最初は軽い頭痛から始まるのであまり気にならないかもしれません。
しかし、放置しておくとどんどん症状が重くなってしまいますし、できるだけ早めに対策を行うことがポイントです。

ヘルペスによる頭痛が発症した場合、まずは内科や皮膚科に相談するのがおすすめです。
症状によっては神経内科や脳神経外科、耳鼻咽喉科での受診が必要なこともあります。
初めてヘルペスを発症した時は原因や症状などがよく分かりませんし、市販薬で改善することが難しいとされています。
症状が再発した場合は効果のある薬が分かりますし、市販薬で治療をしても良いでしょう。

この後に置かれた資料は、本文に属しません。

`config.mk`:
```
export PLATFORM = sky130hd
export DESIGN_NAME = cdb_arbiter_flat
export DESIGN_NICKNAME = d
export VERILOG_FILES = /design/src/rtl/cdb_arbiter_if.sv /design/src/rtl/cdb_arbiter.sv /design/src/flat_wrapper.sv
export SDC_FILE = /design/constraint.sdc
export NUM_CORES = 1
export LEC_CHECK = 0
export ABC_AREA = 1
export BUFFER_PORTS_ARGS = -buffer_cell sky130_fd_sc_hd__buf_2
export CAP_MARGIN = 10
export CORE_AREA = 2 2 280 282
export CTS_CLUSTER_SIZE = 14
export DETAILED_ROUTE_END_ITERATION = 12
export DIE_AREA = 0 0 282 284
export HOLD_SLACK_MARGIN = 0.06
export PLACE_DENSITY = 0.46
export SETUP_SLACK_MARGIN = 0.2
export SYNTH_ARGS = -nofsm -noshare
export SYNTH_HDL_FRONTEND = slang
export SYNTH_SLANG_ARGS = --single-unit
```
`constraint.sdc`:
```
create_clock -name clock -period 12.59 [get_ports clock]
set_clock_uncertainty 0.05 [all_clocks]
set_input_delay 0.6295 -clock clock [delete_from_list [all_inputs] [get_ports clock]]
set_output_delay 0.6295 -clock clock [all_outputs]
set_load 0.05 [all_outputs]
```
`src/rtl/cdb_arbiter_if.sv`:
```
// Request/broadcast bundle between the functional units and the CDB arbiter.
// The arbiter takes the slave view; the execute-side driver takes the master view.
interface cdb_arbiter_if #(
  parameter int unsigned NUM_REQ = 8,
  parameter int unsigned NUM_CDB = 2,
  parameter int unsigned TAG_W   = 5,
  parameter int unsigned DATA_W  = 32,
  parameter int unsigned LOC_W   = 32
);
  localparam int unsigned CNT_W = $clog2(NUM_CDB + 1);

  logic [NUM_REQ-1:0]        req_valid;
  logic [NUM_REQ*TAG_W-1:0]  req_tag;
  logic [NUM_REQ*DATA_W-1:0] req_value;
  logic [NUM_REQ-1:0]        req_mispred;
  logic [NUM_REQ*LOC_W-1:0]  req_loc;
  logic [NUM_REQ-1:0]        req_ready;

  logic [NUM_CDB-1:0]        cdb_valid;
  logic [NUM_CDB*TAG_W-1:0]  cdb_tag;
  logic [NUM_CDB*DATA_W-1:0] cdb_value;
  logic [NUM_CDB-1:0]        cdb_mispred;
  logic [NUM_CDB*LOC_W-1:0]  cdb_loc;
  logic [CNT_W-1:0]          cdb_count;

  modport master (
    output req_valid, req_tag, req_value, req_mispred, req_loc,
    input  req_ready,
    input  cdb_valid, cdb_tag, cdb_value, cdb_mispred, cdb_loc, cdb_count
  );

  modport slave (
    input  req_valid, req_tag, req_value, req_mispred, req_loc,
    output req_ready,
    output cdb_valid, cdb_tag, cdb_value, cdb_mispred, cdb_loc, cdb_count
  );
endinterface

```
`src/rtl/cdb_arbiter.sv`:
```
// Multi-lane common data bus arbiter: round-robin with mispredict promotion
// (or fixed highest-index priority), grants registered and broadcast next cycle.
module cdb_arbiter #(
  parameter int unsigned NUM_REQ = 8,
  parameter int unsigned NUM_CDB = 2,
  parameter int unsigned TAG_W   = 5,
  parameter int unsigned DATA_W  = 32,
  parameter int unsigned LOC_W   = 32,
  parameter bit          RR_MODE = 1'b1
) (
  input  logic                       clock,
  input  logic                       reset,
  input  logic                       flush,
  cdb_arbiter_if.slave               bus,
  output logic [$clog2(NUM_REQ)-1:0] rr_ptr_dbg
);
  localparam int unsigned PTR_W = $clog2(NUM_REQ);
  localparam int unsigned CNT_W = $clog2(NUM_CDB + 1);

  logic [PTR_W-1:0]          rr_ptr;
  logic [PTR_W-1:0]          ptr_nxt;
  logic [NUM_REQ-1:0]        grant;
  logic [NUM_CDB-1:0]        lane_valid;
  logic [PTR_W-1:0]          lane_idx [NUM_CDB];
  logic [NUM_CDB*TAG_W-1:0]  nxt_tag;
  logic [NUM_CDB*DATA_W-1:0] nxt_value;
  logic [NUM_CDB-1:0]        nxt_mispred;
  logic [NUM_CDB*LOC_W-1:0]  nxt_loc;
  logic [CNT_W-1:0]          count;

  // Selection: the k-th grant in search order lands on lane k. In round-robin
  // mode pass 0 takes mispredicts and pass 1 the rest; the pointer follows the
  // last grant, which is the last pass-1 grant whenever one exists.
  always_comb begin : select
    int unsigned n;
    int unsigned last;
    int unsigned idx;
    logic [PTR_W-1:0] sel;
    grant      = '0;
    lane_valid = '0;
    for (int unsigned k = 0; k < NUM_CDB; k++) lane_idx[k] = '0;
    n    = 0;
    last = 32'(rr_ptr);
    idx  = 0;
    sel  = '0;
    if (RR_MODE) begin
      for (int unsigned pass = 0; pass < 2; pass++) begin
        for (int unsigned j = 0; j < NUM_REQ; j++) begin
          idx = 32'(rr_ptr) + j;
          if (idx >= NUM_REQ) idx = idx - NUM_REQ;
          sel = PTR_W'(idx);
          if (n < NUM_CDB && bus.req_valid[sel] &&
              (bus.req_mispred[sel] == (pass == 0))) begin
            grant[sel] = 1'b1;
            for (int unsigned k = 0; k < NUM_CDB; k++) begin
              if (k == n) begin
                lane_valid[k] = 1'b1;
                lane_idx[k]   = sel;
              end
            end
            n    = n + 1;
            last = idx;
          end
        end
      end
    end else begin
      for (int unsigned j = 0; j < NUM_REQ; j++) begin
        idx = NUM_REQ - 1 - j;
        sel = PTR_W'(idx);
        if (n < NUM_CDB && bus.req_valid[sel]) begin
          grant[sel] = 1'b1;
          for (int unsigned k = 0; k < NUM_CDB; k++) begin
            if (k == n) begin
              lane_valid[k] = 1'b1;
              lane_idx[k]   = sel;
            end
          end
          n = n + 1;
        end
      end
    end
    if (last + 1 >= NUM_REQ) ptr_nxt = '0;
    else                     ptr_nxt = PTR_W'(last + 1);
  end

  // Ready is gated by reset and flush only, never by the broadcast registers.
  assign bus.req_ready = (reset && !flush) ? grant : '0;

  always_comb begin : lane_mux
    nxt_tag     = '0;
    nxt_value   = '0;
    nxt_mispred = '0;
    nxt_loc     = '0;
    for (int unsigned k = 0; k < NUM_CDB; k++) begin
      for (int unsigned i = 0; i < NUM_REQ; i++) begin
        if (lane_valid[k] && lane_idx[k] == PTR_W'(i)) begin
          nxt_tag[k*TAG_W +: TAG_W]    = bus.req_tag[i*TAG_W +: TAG_W];
          nxt_value[k*DATA_W +: DATA_W] = bus.req_value[i*DATA_W +: DATA_W];
          nxt_mispred[k]               = bus.req_mispred[i];
          nxt_loc[k*LOC_W +: LOC_W]    = bus.req_loc[i*LOC_W +: LOC_W];
        end
      end
    end
  end

  always_ff @(posedge clock or negedge reset) begin
    if (!reset) begin
      bus.cdb_valid   <= '0;
      bus.cdb_tag     <= '0;
      bus.cdb_value   <= '0;
      bus.cdb_mispred <= '0;
      bus.cdb_loc     <= '0;
      rr_ptr          <= '0;
    end else if (flush) begin
      bus.cdb_valid <= '0;
    end else begin
      bus.cdb_valid   <= lane_valid;
      bus.cdb_tag     <= nxt_tag;
      bus.cdb_value   <= nxt_value;
      bus.cdb_mispred <= nxt_mispred;
      bus.cdb_loc     <= nxt_loc;
      if (RR_MODE && |lane_valid) rr_ptr <= ptr_nxt;
    end
  end

  always_comb begin : popcount
    count = '0;
    for (int unsigned k = 0; k < NUM_CDB; k++) count = count + CNT_W'(bus.cdb_valid[k]);
  end

  assign bus.cdb_count = count;
  assign rr_ptr_dbg    = rr_ptr;
endmodule

```
`src/flat_wrapper.sv`:
```
// flat-port wrapper written by rule: the top's interface ports become plain ports
module cdb_arbiter_flat 
#(
  parameter int unsigned NUM_REQ = 8,
  parameter int unsigned NUM_CDB = 2,
  parameter int unsigned TAG_W   = 5,
  parameter int unsigned DATA_W  = 32,
  parameter int unsigned LOC_W   = 32,
  parameter bit          RR_MODE = 1'b1
)
  (clock, reset, flush, rr_ptr_dbg, bus_req_valid, bus_req_tag, bus_req_value, bus_req_mispred, bus_req_loc, bus_req_ready, bus_cdb_valid, bus_cdb_tag, bus_cdb_value, bus_cdb_mispred, bus_cdb_loc, bus_cdb_count);
  cdb_arbiter_if #(.NUM_REQ(NUM_REQ), .NUM_CDB(NUM_CDB), .TAG_W(TAG_W), .DATA_W(DATA_W), .LOC_W(LOC_W)) bus_i ();
  input  logic clock;
  input  logic reset;
  input  logic flush;
  output logic [$clog2(NUM_REQ)-1:0] rr_ptr_dbg;
  input wire logic [$bits(bus_i.req_valid)-1:0] bus_req_valid;
  input wire logic [$bits(bus_i.req_tag)-1:0] bus_req_tag;
  input wire logic [$bits(bus_i.req_value)-1:0] bus_req_value;
  input wire logic [$bits(bus_i.req_mispred)-1:0] bus_req_mispred;
  input wire logic [$bits(bus_i.req_loc)-1:0] bus_req_loc;
  output wire logic [$bits(bus_i.req_ready)-1:0] bus_req_ready;
  output wire logic [$bits(bus_i.cdb_valid)-1:0] bus_cdb_valid;
  output wire logic [$bits(bus_i.cdb_tag)-1:0] bus_cdb_tag;
  output wire logic [$bits(bus_i.cdb_value)-1:0] bus_cdb_value;
  output wire logic [$bits(bus_i.cdb_mispred)-1:0] bus_cdb_mispred;
  output wire logic [$bits(bus_i.cdb_loc)-1:0] bus_cdb_loc;
  output wire logic [$bits(bus_i.cdb_count)-1:0] bus_cdb_count;
  assign bus_i.req_valid = bus_req_valid;
  assign bus_i.req_tag = bus_req_tag;
  assign bus_i.req_value = bus_req_value;
  assign bus_i.req_mispred = bus_req_mispred;
  assign bus_i.req_loc = bus_req_loc;
  assign bus_req_ready = bus_i.req_ready;
  assign bus_cdb_valid = bus_i.cdb_valid;
  assign bus_cdb_tag = bus_i.cdb_tag;
  assign bus_cdb_value = bus_i.cdb_value;
  assign bus_cdb_mispred = bus_i.cdb_mispred;
  assign bus_cdb_loc = bus_i.cdb_loc;
  assign bus_cdb_count = bus_i.cdb_count;
  cdb_arbiter #(.NUM_REQ(NUM_REQ), .NUM_CDB(NUM_CDB), .TAG_W(TAG_W), .DATA_W(DATA_W), .LOC_W(LOC_W), .RR_MODE(RR_MODE)) u_core (.clock(clock), .reset(reset), .flush(flush), .bus(bus_i), .rr_ptr_dbg(rr_ptr_dbg));
endmodule
```
==> results by group <==
Outcome
  • Outcome: finished, final reports clean

STA
  • Final Critical Period: 11.72 ns
  • RSZ-0062 raised after global routing: no
  • Fin crit share: 0.9306
  • Slew at the pin closest to its max-slew limit: 0.9587 ns
  • Setup Viol. Count Final: 0
  • Fin. Hold Viols: 0
  • Highest Clock Rate: 85.35 MHz
  • Final Max Slew Viols: 0
  • Setup TNS Final: 0 ns
  • Slew HR: 0.3609

Layout
  • Non-filler instance count after layout: between 5k and 6k
  • Nets: 4,736
  • Most common cell after layout, fill and taps aside: nand2_1
  • P&R area growth vs syn: 31.12%
  • Most frequent cells in the layout: nand2_1, buf_2, nor2_1
  • Share of layout cells above drive strength 1: 0.2421
  • Reg area: approximately 0.0036 mm²
  • # fillers: roughly 8.9k
  • Area occupied by multi-input gates: about 0.013 mm²

Drt
  • Routed vias/inst: about 5.2
  • DR iter-0 viols: between 2k and 3k
  • DR pass1 iterations: 6
  • Number of remaining DRC errors: 0
  • Via count: about 27k
  • Avg WL per Cell: 23.69 µm
  • Routed Wire Length: around 120,000 µm
  • Antenna viol nets, final: 0

Critical path
  • FF-to-FF path depth: between 70 and 80
  • Slowest-stage cell, CP: dfrtp_2
  • Crit-path most repeated cell: inv_1
  • Setup crit end kind: flop
  • CP required: 12.93 ns
  • Largest stage delay, worst path: about 0.45 ns
  • Crit path launch type: flop
  • CP delay by family, top: simple AND/OR/NAND/NOR gates
  • CP Class: reg -> reg
  • CP Buf/Inv Count: 18
  • Max FO, Critical Path: slightly above 40
  • Crit path DAT: about 12 ns
  • Stages on the worst setup path: 76

Clock network
  • Root Buffer Master: clkbuf_16
  • TritonCTS buffer count: 17
  • # H-tree levels: 4
  • Worst-skew pair later-pin latency: between 0.4 and 0.5 ns
  • Longest Clk Path Bufs: 2
  • CTS tree: built
  • CTS sink count: 145
  • Clk slew on worst S/H paths: 0.09 ns

Synth
  • Number of flops mapped to enable cells by yosys: 0
  • Post-Syn Area: ~0.019 mm²
  • Sequential area share after synthesis: 0.1903
  • Post-synth top flop: dfrtp_1
  • Ys Warns: 0
  • Yosys reg bits: between 100 and 150
  • Distinct cells, synth: approximately 50
  • Syn_nets: roughly 4.1k
  • Syn avg cell area: around 5.5 µm²
  • Cells after Synth: 3,478
  • Asr flop ratio synth: 1.000

Floorplan
  • Core area: about 0.077 mm²
  • I/O Pins: between 700 and 800
  • Die area: about 0.08 mm²
  • Starting Density: 0.2478
  • Die width: ~280 µm
  • # rows: just over 100
  • Die Span Y: between 200 and 300 µm

Flow run
  • Maxcap violations: 0

Placed design
  • Dpl cells: between 5k and 6k
  • GP Congestion: 0.9671
  • Post-DP HPWL: 90,130 µm
  • PortBufs: between 700 and 800

Global routing
  • GR Util All Layers: 0.2910
  • Pin count of the biggest net entering global routing: around 140
  • Vias in the first global route: approximately 25k
  • Initial antenna violation count: 74
  • Gr ovfl total: 0
  • First-pass GRT wire length: around 170,000 µm

Worst hold path
  • Hold Crit Class: in -> reg
  • Hold Crit Depth: 3

Power
  • PD cells: around 320 mW/mm²
  • Maximum VDD drop: ~0.24 mV
  • Pleak: 13.15 nW
what timing repair did:
| action | in CTS | in global routing |
|---|---|---|
| buffers inserted | 2 | 14 |
| hold endpoints to repair | 42 | 0 |
| endpoints found under the setup margin | 79 | 151 |
| pin swaps | 2 | 8 |
| hold buffers | 1 | 0 |
| cloned | 0 | 4 |
| gates resized for setup | 3 | 34 |
final timing paths:
path / startpoint / end / slack, ns
max: u_core.rr_ptr_dbg[0] / u_core.bus.cdb_loc[5] / 0.87
min: bus_req_loc[255] / u_core.bus.cdb_loc[63] / 0.40
max reg2reg: u_core.rr_ptr_dbg[0] / u_core.bus.cdb_loc[5] / 0.87
min reg2reg: u_core.bus.cdb_value[8] / u_core.bus.cdb_value[8] / 0.43
max in group asynchronous: reset / u_core.bus.cdb_loc[29] / 9.76
min in group asynchronous: reset / u_core.bus.cdb_value[36] / 0.60
state kept, by name, summed over array words and instances, names as in the netlist:
name,flops
u_core.bus.cdb_mispred,2
u_core.rr_ptr_dbg,3
u_core.bus.cdb_tag,10
u_core.bus.cdb_valid,2
u_core.bus.cdb_value,64
u_core.bus.cdb_loc,64
cell families (layout without fill, tap and decap cells):
| logic type | Yosys count | after routing | share of synthesized area |
|---|---|---|---|
| compound gates | 458 | 458 | 0.1286 |
| xor+xnor | 10 | 10 | 0.006759 |
| fa+ha+maj | 60 | 60 | 0.03937 |
| buf+inv | 509 | 1147 | 0.1108 |
| flops | 145 | 145 | 0.1903 |
| other cells | 0 | 52 | 0 |
| simple gates | 2296 | 2298 | 0.5242 |
per-layer routing:
layer	up-vias	routed length [µm]	track usage	share of wire
li1	12610	-	-	-
met2	1570	55530	0.4591	0.45
met4	30	4989	0.1339	0.040
met5	-	201	0	0.0016
met3	291	12600	0.07624	0.10
met1	12390	50090	0.3682	0.41
synth_stat cells (14+ instances only):
cell type / instances / area share
a21oi_1: 284 / 0.075
buf_2: 104 / 0.027
buf_4: 15 / 0.0059
clkbuf_1: 89 / 0.018
dfrtp_1: 145 / 0.19
ha_1: 60 / 0.039
inv_1: 266 / 0.052
inv_2: 22 / 0.0043
nand2_1: 1213 / 0.24
nand2_2: 31 / 0.010
nand3_1: 381 / 0.10
nand4_1: 160 / 0.052
nor2_1: 423 / 0.083
nor2_2: 18 / 0.0059
nor2_4: 14 / 0.0083
o21ai_0: 118 / 0.031
o221ai_1: 15 / 0.0069
through the flow:
stage | utilization | area (µm²) | setup WS (ns) | hold slack (ns) | power [W]
detailed placement | 0.3109 | 23930 | 0.09978 | 0.4100 | 0.007081
floorplan | - | 19070 | 0.3520 | 0.2839 | 0.005037
global route | 0.3246 | 24980 | 0.1695 | 0.3901 | 0.008627
global placement | 0.3109 | 23930 | 0.2668 | 0.4080 | 0.007076
CTS | 0.3197 | 24600 | 0.07205 | 0.3516 | 0.007729
finish | 0.3249 | 25000 | 0.8737 | 0.3976 | 0.007961
report_power, final:
part	total, W	leakage [nW]	internal [W]	switching, W
Sequential	0.000818	1.84	0.000682	0.000136
Clock	0.000606	0.315	0.000323	0.000283
Combinational	0.00654	11.0	0.00188	0.00465
worst reg2reg max path: cells and delay by family, from the launching register on:
family | cells | cell delay (ns)
flops | 1 | 0.45
fa+ha+maj | 14 | 3.69
compound gates | 1 | 0.10
simple gates | 43 | 5.99
buf+inv | 18 | 1.32
area by class of cell:
type	count	share of cell area
multi-input combinational	2826	0.5391
timing repair buffer	825	0.1886
sequential	145	0.1452
tap	1040	0.05204
inverter	290	0.04429
clock buffer	17	0.01701
clock inverter	15	0.008557
antenna	52	0.005204
Note: power is estimated with default switching activity, not from simulation.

ヘルペスによる頭痛の症状は市販の頭痛薬で対策できることもありますが、市販薬では効果が得られないこともあります。
まずは医療機関を受診し、症状に合った薬を使って改善を目指していきましょう。

メカニズムが解明されていないヘルペス脳炎

ヘルペス脳炎は重い急性脳炎として知られていますが、ヘルペスウイルスがこの病気を引き起こすメカニズムについては解明されていません。
この病気は50~60代の人に発症することが多く、生後6ヶ月~3歳までの子供にも発症することがあります。
以前までは患者の約7割が死亡していました。
しかし、現在では治療が進んだことにより死亡の危険性はかなり減少しています。

ヘルペス脳炎の症状としては、発熱や嘔吐、頭痛、吐き気、痙攣などといったものがあります。
まれな症状として失語症や幻視、記憶障害などが起こってしまうこともあるということです。
ヘルペス脳炎はヘルペスウイルスが原因で発生すると言われており、口唇から感染することがほとんどです。
唾液から直接感染することもありますし、くしゃみや咳などから感染してしまうこともあります。

医療機関の検査ではまず問診を行い、発熱や痙攣、意識障害などの症状があるかどうかを確認します。
場合によっては問診の他に、いくつかの検査を行って診断するということです。
ヘルペス脳炎と診断された場合、症状に合わせた治療が行われることになります。

一般療法としては気道の確保や栄養の維持などが重要とされており、体温や脈拍、血圧、呼吸などの監視も必要です。
意識障害が強い場合は絶食とし、1日1500ml前後の輸液が行われます。
治療薬は抗ウイルス薬が第一選択薬とされており、1日3回の点滴静注を14日間続けます。
副腎皮質ステロイド薬の併用も効果的とされています。

発熱や痙攣、意識障害などの症状がある場合、この病気が疑われます。
そのままにしておくとヘルペスウイルスによる脳の破壊が進んでしまうため、できるだけ早く抗ウイルス薬を投与することが大切です。